## config.mk

```make
export PLATFORM = sky130hd
export DESIGN_NAME = graphene_cam_tracker
export DESIGN_NICKNAME = d
export VERILOG_FILES = /design/src/rtl/graphene_cam_tracker.sv
export SDC_FILE = /design/constraint.sdc
export NUM_CORES = 2
export LEC_CHECK = 0
export CAP_MARGIN = 30
export CORE_MARGIN = 1
export CORE_UTILIZATION = 50
export DETAILED_ROUTE_END_ITERATION = 12
export PLACE_DENSITY = 0.66
export SLEW_MARGIN = 20
export SYNTH_ARGS = -nofsm -noshare
export SYNTH_HDL_FRONTEND = slang
export SYNTH_SLANG_ARGS = --single-unit
```

## constraint.sdc

```tcl
create_clock -name clk -period 71.4 [get_ports clk]
set_clock_uncertainty 0.05 [all_clocks]
set_input_delay 14.28 -clock clk [delete_from_list [all_inputs] [get_ports clk]]
set_output_delay 14.28 -clock clk [all_outputs]
set_load 0.02 [all_outputs]
```
[config.mk]
export PLATFORM = sky130hd
export DESIGN_NAME = data_mem_arbiter
export DESIGN_NICKNAME = d
export VERILOG_FILES = /design/src/rtl/data_mem_arbiter.sv
export SDC_FILE = /design/constraint.sdc
export NUM_CORES = 1
export LEC_CHECK = 0
export BUFFER_PORTS_ARGS = -buffer_cell sky130_fd_sc_hd__buf_2
export CORE_AREA = 2 2 107 109
export CTS_BUF_LIST = sky130_fd_sc_hd__clkbuf_4
export DETAILED_ROUTE_END_ITERATION = 8
export DIE_AREA = 0 0 109 111
export PLACE_DENSITY_LB_ADDON = 0.2
export SLEW_MARGIN = 20
export SYNTH_ARGS = -nofsm -noshare
export SYNTH_HDL_FRONTEND = slang
export SYNTH_SLANG_ARGS = --single-unit
[constraint.sdc]
create_clock -name clk -period 2.07 [get_ports clk]
set_input_delay 0.3105 -clock clk [delete_from_list [all_inputs] [get_ports clk]]
set_output_delay 0.3105 -clock clk [all_outputs]
set_load 0.05 [all_outputs]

+--

◆ Work required ◆
The response must consist of all the data, reproduced without alteration.

◆ Solution for this problem ◆
## config.mk

```make
export PLATFORM = sky130hd
export DESIGN_NAME = graphene_cam_tracker
export DESIGN_NICKNAME = d
export VERILOG_FILES = /design/src/rtl/graphene_cam_tracker.sv
export SDC_FILE = /design/constraint.sdc
export NUM_CORES = 2
export LEC_CHECK = 0
export CAP_MARGIN = 30
export CORE_MARGIN = 1
export CORE_UTILIZATION = 50
export DETAILED_ROUTE_END_ITERATION = 12
export PLACE_DENSITY = 0.66
export SLEW_MARGIN = 20
export SYNTH_ARGS = -nofsm -noshare
export SYNTH_HDL_FRONTEND = slang
export SYNTH_SLANG_ARGS = --single-unit
```

## constraint.sdc

```tcl
create_clock -name clk -period 71.4 [get_ports clk]
set_clock_uncertainty 0.05 [all_clocks]
set_input_delay 14.28 -clock clk [delete_from_list [all_inputs] [get_ports clk]]
set_output_delay 14.28 -clock clk [all_outputs]
set_load 0.02 [all_outputs]
```
[config.mk]
export PLATFORM = sky130hd
export DESIGN_NAME = data_mem_arbiter
export DESIGN_NICKNAME = d
export VERILOG_FILES = /design/src/rtl/data_mem_arbiter.sv
export SDC_FILE = /design/constraint.sdc
export NUM_CORES = 1
export LEC_CHECK = 0
export BUFFER_PORTS_ARGS = -buffer_cell sky130_fd_sc_hd__buf_2
export CORE_AREA = 2 2 107 109
export CTS_BUF_LIST = sky130_fd_sc_hd__clkbuf_4
export DETAILED_ROUTE_END_ITERATION = 8
export DIE_AREA = 0 0 109 111
export PLACE_DENSITY_LB_ADDON = 0.2
export SLEW_MARGIN = 20
export SYNTH_ARGS = -nofsm -noshare
export SYNTH_HDL_FRONTEND = slang
export SYNTH_SLANG_ARGS = --single-unit
[constraint.sdc]
create_clock -name clk -period 2.07 [get_ports clk]
set_input_delay 0.3105 -clock clk [delete_from_list [all_inputs] [get_ports clk]]
set_output_delay 0.3105 -clock clk [all_outputs]
set_load 0.05 [all_outputs]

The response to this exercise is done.